Judge overturns province’s bill to cut size of city council

A judge has struck down provincial legislation that would have cut the size of Toronto city council nearly in half.

In his ruling, Superior Court Justice Edward Belobaba concluded that the province’s Bill 5, titled the Better Local Government Act, “substantially interfered” with both the municipal candidate and voter’s “freedom of expression” guaranteed in the Charter of Rights.

“I find that the reduction from 47 to 25 in the number of City wards and the corresponding increase in ward-size population from an average of about 61,000 to 111, 000 substantially interfered with the municipal voter’s freedom of expression under s. 2(b) of the Charter of Rights, and in particular her right to cast a vote that can result in effective representation,” the judge continued in his written decision.

The legislation would have reduced the number of city councillors in the city to 25 and today’s ruling, which can be appealed by the province, means that the upcoming municipal election in the city will proceed with the planned 47 wards.

The deadline for candidates to register was previously extended to Sept. 14 after the Better Local Government Act was tabled but it is not clear how this ruling or a potential appeal will impact the application process or the date of the election.

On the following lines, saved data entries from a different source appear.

**src/rtl/dmem_pkg.sv**
```systemverilog
// dmem_pkg: shared types, lane constants and funct3 legality check for the load/store unit
package dmem_pkg;
  typedef enum logic [2:0] {
    F3_B  = 3'b000,
    F3_H  = 3'b001,
    F3_W  = 3'b010,
    F3_BU = 3'b100,
    F3_HU = 3'b101
  } funct3_e;
  typedef enum logic [1:0] {S_IDLE, S_RD, S_WR, S_RESP} state_e;
  localparam int BYTE_W = 8;
  localparam int HALF_W = 16;
  localparam logic [31:0] BYTE_MASK = 32'h0000_00FF;
  localparam logic [31:0] HALF_MASK = 32'h0000_FFFF;
  function automatic logic illegal_f3(input logic we, input logic [2:0] f3);
    return f3 == 3'b011 || f3[2:1] == 2'b11 || (we && f3[2]);
  endfunction
endpackage

```
**src/rtl/dmem_align.sv**
```systemverilog
// dmem_align: load lane extract with sign/zero extension and sub-word store merge
module dmem_align
  import dmem_pkg::*;
#(
  parameter int DATA_W = 32
) (
  input  logic [DATA_W-1:0] word_i,
  input  logic [1:0]        off_i,
  input  logic [2:0]        f3_i,
  input  logic [DATA_W-1:0] wdata_i,
  output logic [DATA_W-1:0] ld_o,
  output logic [DATA_W-1:0] st_o
);
  logic [4:0] sh;
  logic [HALF_W-1:0] lane;
  logic [DATA_W-1:0] mask;
  assign sh = {off_i, 3'b000};
  assign lane = HALF_W'(word_i >> sh);
  assign mask = (f3_i[1:0] == 2'b01) ? DATA_W'(HALF_MASK) : DATA_W'(BYTE_MASK);
  assign ld_o = (f3_i == F3_B)  ? {{(DATA_W-BYTE_W){lane[BYTE_W-1]}}, lane[BYTE_W-1:0]} :
                (f3_i == F3_BU) ? DATA_W'(lane[BYTE_W-1:0]) :
                (f3_i == F3_H)  ? {{(DATA_W-HALF_W){lane[HALF_W-1]}}, lane} :
                (f3_i == F3_HU) ? DATA_W'(lane) : word_i;
  assign st_o = (f3_i == F3_W) ? wdata_i : (word_i & ~(mask << sh)) | ((wdata_i & mask) << sh);
endmodule

```
**src/rtl/dmem_lsu.sv**
```systemverilog
// dmem_lsu: load/store unit with read-modify-write sub-word stores over a byte-enable-less RAM.
// Define DMEM_MISALIGN_ERR_EN to reject misaligned accesses instead of aligning them down.
module dmem_lsu
  import dmem_pkg::*;
#(
  parameter int DATA_W       = 32,
  parameter int RAM_DEPTH    = 1024,
  parameter int ADDR_W       = $clog2(RAM_DEPTH),
  parameter int READ_LATENCY = 1
) (
  input  logic              clk,
  input  logic              rst,
  input  logic              req_valid,
  output logic              req_ready,
  input  logic              req_we,
  input  logic [2:0]        req_funct3,
  input  logic [31:0]       req_addr,
  input  logic [DATA_W-1:0] req_wdata,
  output logic              rsp_valid,
  input  logic              rsp_ready,
  output logic [DATA_W-1:0] rsp_rdata,
  output logic              rsp_err,
  output logic [ADDR_W-1:0] ram_addr,
  output logic [DATA_W-1:0] ram_din,
  output logic              ram_we,
  output logic              ram_regce,
  input  logic [DATA_W-1:0] ram_dout
);
  state_e state_q, state_d;
  logic [1:0] cnt_q, cnt_d, off_q, off_d, off_in;
  logic we_q, we_d, rsp_err_q, rsp_err_d, ram_we_q, bad, is_h, is_w, unused_addr;
  logic [2:0] f3_q, f3_d;
  logic [DATA_W-1:0] wdata_q, wdata_d, ram_din_q, ram_din_d, rsp_rdata_q, rsp_rdata_d, ld_data, st_data;
  logic [ADDR_W-1:0] ram_addr_q, ram_addr_d;
  assign is_h = req_funct3[1:0] == 2'b01;
  assign is_w = req_funct3 == F3_W;
  assign off_in = is_w ? 2'b00 : is_h ? {req_addr[1], 1'b0} : req_addr[1:0];
  assign unused_addr = ^req_addr[31:ADDR_W+2];
`ifdef DMEM_MISALIGN_ERR_EN
  assign bad = illegal_f3(req_we, req_funct3) || (is_h && req_addr[0]) || (is_w && req_addr[1:0] != 2'b00);
`else
  assign bad = illegal_f3(req_we, req_funct3);
`endif
  dmem_align #(.DATA_W(DATA_W)) u_align (
    .word_i (ram_dout),
    .off_i  (off_q),
    .f3_i   (f3_q),
    .wdata_i(wdata_q),
    .ld_o   (ld_data),
    .st_o   (st_data)
  );
  always_comb begin
    state_d = state_q;
    cnt_d = cnt_q;
    we_d = we_q;
    f3_d = f3_q;
    off_d = off_q;
    wdata_d = wdata_q;
    ram_addr_d = ram_addr_q;
    ram_din_d = ram_din_q;
    rsp_rdata_d = rsp_rdata_q;
    rsp_err_d = rsp_err_q;
    case (state_q)
      S_IDLE: if (req_valid) begin
        we_d = req_we;
        f3_d = req_funct3;
        off_d = off_in;
        wdata_d = req_wdata;
        cnt_d = '0;
        rsp_rdata_d = '0;
        rsp_err_d = bad;
        ram_din_d = req_wdata;
        ram_addr_d = bad ? ram_addr_q : req_addr[ADDR_W+1:2];
        state_d = bad ? S_RESP : (req_we && is_w) ? S_WR : S_RD;
      end
      S_RD: if (cnt_q == 2'(READ_LATENCY)) begin
        ram_din_d = st_data;
        rsp_rdata_d = we_q ? '0 : ld_data;
        state_d = we_q ? S_WR : S_RESP;
      end else begin
        cnt_d = cnt_q + 2'd1;
      end
      S_WR: state_d = S_RESP;
      S_RESP: state_d = rsp_ready ? S_IDLE : S_RESP;
    endcase
  end
  always_ff @(posedge clk or posedge rst) begin
    if (rst) begin
      state_q <= S_IDLE;
      cnt_q <= '0;
      we_q <= 1'b0;
      f3_q <= '0;
      off_q <= '0;
      wdata_q <= '0;
      ram_addr_q <= '0;
      ram_din_q <= '0;
      ram_we_q <= 1'b0;
      rsp_rdata_q <= '0;
      rsp_err_q <= 1'b0;
    end else begin
      state_q <= state_d;
      cnt_q <= cnt_d;
      we_q <= we_d;
      f3_q <= f3_d;
      off_q <= off_d;
      wdata_q <= wdata_d;
      ram_addr_q <= ram_addr_d;
      ram_din_q <= ram_din_d;
      ram_we_q <= state_d == S_WR;
      rsp_rdata_q <= rsp_rdata_d;
      rsp_err_q <= rsp_err_d;
    end
  end
  assign req_ready = state_q == S_IDLE;
  assign rsp_valid = state_q == S_RESP;
  assign rsp_rdata = rsp_rdata_q;
  assign rsp_err = rsp_err_q;
  assign ram_addr = ram_addr_q;
  assign ram_din = ram_din_q;
  assign ram_we = ram_we_q;
  assign ram_regce = READ_LATENCY == 2;
endmodule

```
**config.mk**
```make
export PLATFORM = sky130hd
export DESIGN_NAME = dmem_lsu
export DESIGN_NICKNAME = d
export VERILOG_FILES = /design/src/rtl/dmem_pkg.sv /design/src/rtl/dmem_align.sv /design/src/rtl/dmem_lsu.sv
export SDC_FILE = /design/constraint.sdc
export NUM_CORES = 1
export LEC_CHECK = 0
export CAP_MARGIN = 20
export CORE_UTILIZATION = 44
export CTS_BUF_LIST = sky130_fd_sc_hd__clkbuf_8
export DETAILED_ROUTE_END_ITERATION = 10
export PLACE_DENSITY = 0.75
export SLEW_MARGIN = 5
export SYNTH_ARGS = -nofsm -noshare
export SYNTH_HDL_FRONTEND = slang
export SYNTH_SLANG_ARGS = --single-unit
```
**constraint.sdc**
```tcl
create_clock -name clk -period 4.81 [get_ports clk]
set_clock_uncertainty 0.05 [all_clocks]
set_input_delay 0.7215 -clock clk [delete_from_list [all_inputs] [get_ports clk]]
set_output_delay 0.7215 -clock clk [all_outputs]
set_load 0.005 [all_outputs]
```
==> impl_metrics.ini <==
[run_status]
status = complete, no violations

[clocking]
cts_tree = done
clk_pin_slew_worst_paths_ps = 60
insertion_delay_ps = 460
cts_htree_levels = 4
clock_sinks = 118
cts_post_setup_buffers_inserted = 0
clockRootBuffer = clkbuf_8
cts_buffers = 17
hold_buffers = 0
post_cts_resized = 0
cts_buffer_depth = 2

[hold_path]
hold_start = wdata_q[19]
holdPathStages = 2
min_to = wdata_q[19]
hp-class = reg2reg

[timing]
fin_crit_ps = 2660
slew_headroom_pct = 25.5
fin_setup_tns_ps = 0
period_share_pct = 55.3
grt_setup_unrepaired = false
setup_violations = 0
slew_viol_final = 0
tightest_slew_ps = 1110
clock.fmax_ghz = 0.376
hold_violations = 0

[synthesis]
synthFlopType = dfrtp_1
syn_avg_cell_area_um2 = 9.44
yosys_register_bits = 118
netlist_area_mm2 = 0.00622
synth_edf_count = 0
synth_xor_xnor_area_share_pct = 0
synthCells = 659
synth_cell_types = 57
synth_simple_gate_area_share_pct = 18.1
synth_mux_area_share_pct = 3.80
async_reset_ff_share_pct = 100
yosysWarnings = 0
synth_top_family_by_area = compound AO/OA/AOI/OAI gates
synth_seq_area_share_pct = 47.5
synth_compound_area_share_pct = 25.8
synth.net_count = 764
synth_fa_ha_area_share_pct = 0.201

[critical_path]
cp.arrival_ps = 2920
rrSetupSlack_ps = 2150
cp-end-kind = flop
rr_endpoint = ram_din[15]
reg2reg_depth = 4
required_ps = 5070
r2r-start = f3_q[0]
crit_path_start_kind = flop
path_max_fanout = 16
path_class = reg2reg

[grt]
grtUsageTotal_pct = 27.0
grt_overflow = 0
antenna_found_initial = 0
grt_first_pass_wirelength_mm = 29.8
grt_max_degree = 70
grt_pass1_vias = 5553

[finish]
final_cell_mix = nand2_1, clkdlybuf4s50_1, dfrtp_1
drive_gt1_share_pct = 9.18
diodes = 0
nets = 899
area_growth_pct = 33.6
mostFrequentLayoutCell = nand2_1

[floorplanning]
core_mm2 = 0.0138
start_util_pct = 45.0
die_h_um = 121
die-width_um = 121
die_area_mm2 = 0.0146
rows = 43
top_level_ports = 183

[placement]
portBuffers = 161
globalplace.congestion = 0.850
dpl.hpwl_mm = 13.2

[route]
ant_nets = 0
vias_per_cell = 5.89
drt_drc_violations_left = 0
wl_per_cell_um = 19.4
first_pass_iters = 5
drt-initial-drc-count = 525
vias = 5807
finalWirelength_mm = 19.1

[power_and_ir_drop]
vdd.ir_drop.worst_v = 0.000365
power_density_mw_per_mm2 = 631
p_leak_nw = 3.64
power_mw = 5.24

[job]
max_cap_viol_count = 0
Yosys cell counts, types with 3 or more instances:
cell       instances  area share [%]
and3_1             8            0.80
o31ai_1           20             2.4
nand2b_1           3            0.30
a2bb2oi_1         14             2.0
mux2_2            10             1.8
a32oi_1            8             1.1
a221oi_1           7            0.99
o221ai_1           7            0.99
a31oi_1            9            0.91
o311ai_0           3            0.42
buf_2             16             1.3
buf_4              7            0.85
o311ai_1           5            0.70
clkbuf_1          23             1.4
nand4bb_1          7             1.3
o21ai_1            6            0.48
o21ai_2           11             1.5
inv_1              3            0.18
o211a_1            8             1.3
o21ai_0           27             2.2
a211oi_1          24             2.9
a22oi_1           33             4.0
nor2b_1           12             1.2
a21oi_1           12            0.97
nand2_1          173              10
buf_6              3            0.54
nor2_1            30             1.8
a21boi_0           8            0.97
dfrtp_1          118              47
buf_1              4            0.24
mux2i_1            9             1.4
flip-flops by register name (all words and copies together), names as in the netlist:
| register | count |
|---|---|
| ram_addr | 10 |
| rsp_rdata | 32 |
| off_q | 2 |
| ram_we | 1 |
| wdata_q | 32 |
| cnt_q | 2 |
| rsp_err | 1 |
| ram_din | 32 |
| state_q | 2 |
| f3_q | 3 |
| we_q | 1 |
how the worst max path moves through the flow:
stage                 startpoint             to  slack (ps)  cells past startpoint
floorplan                    rst       cnt_q[0]         910                      1
global placement    ram_dout[23]  rsp_rdata[31]        1600                      4
detailed placement  ram_dout[23]  rsp_rdata[31]        1520                      4
CTS                 ram_dout[23]  rsp_rdata[31]        2000                      4
global route             f3_q[0]    ram_din[15]        2010                      4
finish                   f3_q[0]    ram_din[15]        2150                      4
metrics by stage:
stage	instance area, µm²	cells	hold WS, ps	utilization (%)	setup slack, ps
6_report	8310	986	427	60.1	2150
2_1_floorplan	6220	659	396	-	909
4_1_cts	8290	985	429	60.0	2000
3_3_place_gp	7840	954	409	56.7	1600
5_1_grt	8310	986	445	60.1	2010
3_5_place_dp	7840	954	413	56.7	1520
layer usage:
metal	up-vias	global-route usage [%]	share of wire (%)
met5	-	0	0
met2	272	42.3	48
met3	40	6.67	6.8
met1	2829	35.6	43
li1	2666	-	-
met4	0	11.7	2.5
worst max-delay path: stages, from the launching register on:
cell	delay, ps
dfrtp_1	800
nor2b_1	740
o21bai_2	270
a211oi_1	520
o31ai_1	140
report_power, final:
part	total, mW	switching, mW	internal [mW]
Sequential	1.76	0.352	1.41
Combinational	2.46	1.30	1.16
Clock	1.02	0.393	0.627
Total	5.24	2.04	3.20
cell type report:
cell class / count / area, µm²
clock inverters: 9 / 148
flip-flops and latches: 118 / 2950
repair buffers: 169 / 1680
well taps: 180 / 225
multi-input cells: 484 / 2980
inverters: 4 / 17.5
fillers: 1128 / 5520
clock buffers: 22 / 303
logic make-up after synthesis:
kind of cell,count (synthesis)
buffers and inverters,57
AND/OR/NAND/NOR,249
multiplexers,21
flip-flops,118
other,1
AO/OA/AOI/OAI,212
adder cells (fa/ha/maj),1
Power figures use the tool's default switching activity.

“If the provincial government wishes to enact another Bill 5-type law at some future date to affect future City elections, it may certainly attempt to do so. As things now stand – and until a constitutionally valid provincial law says otherwise – the City has 47 wards,” Belobaba wrote.

Bill 5, which was given royal assent last month, sparked a legal challenge from the City of Toronto with many councillors arguing that the legislation was undemocratic.

Ford contended that reducing the size of council will make the city run more efficiently, ending unnecessarily lengthy debates at city hall.

A source confirms that Ford intends to appeal Belobaba’s ruling and the premier is expected to speak about the decision at noon today.

Councillors react to ruling

Many city councillors applauded the judge’s decision, including Coun. Paula Fletcher, who called it a “victory for democracy.”

“Introducing and passing Bill 5 would have reduced Toronto City Council to 25 sets doubling the number of residents to be served in every ward and lessening the ability of voters to receive effective representation and service from their elected councillors. It is inexcusable that the Ford government targeted only the city of Toronto for these dramatic changes,” Fletcher said in a written statement released Monday.

“Hopefully this win for democracy will be respected by Premier Ford and his government members so that the City of Toronto can proceed with its democratic elections this fall.”

Coun. Mike Layton said he hopes the ruling serves as a “lesson” to Doug Ford and his government.

“This is good news for local democracy and to unfair government interference with election,” Layton tweeted. “Duty to consult is real and we WILL fight back.”

Coun. Josh Matlow also celebrated the victory in a social media post on Monday.

“We took a stand for democracy and justice. And we won,” he tweeted.

Mayor John Tory is expected to address the ruling at a news conference at 9:30 a.m.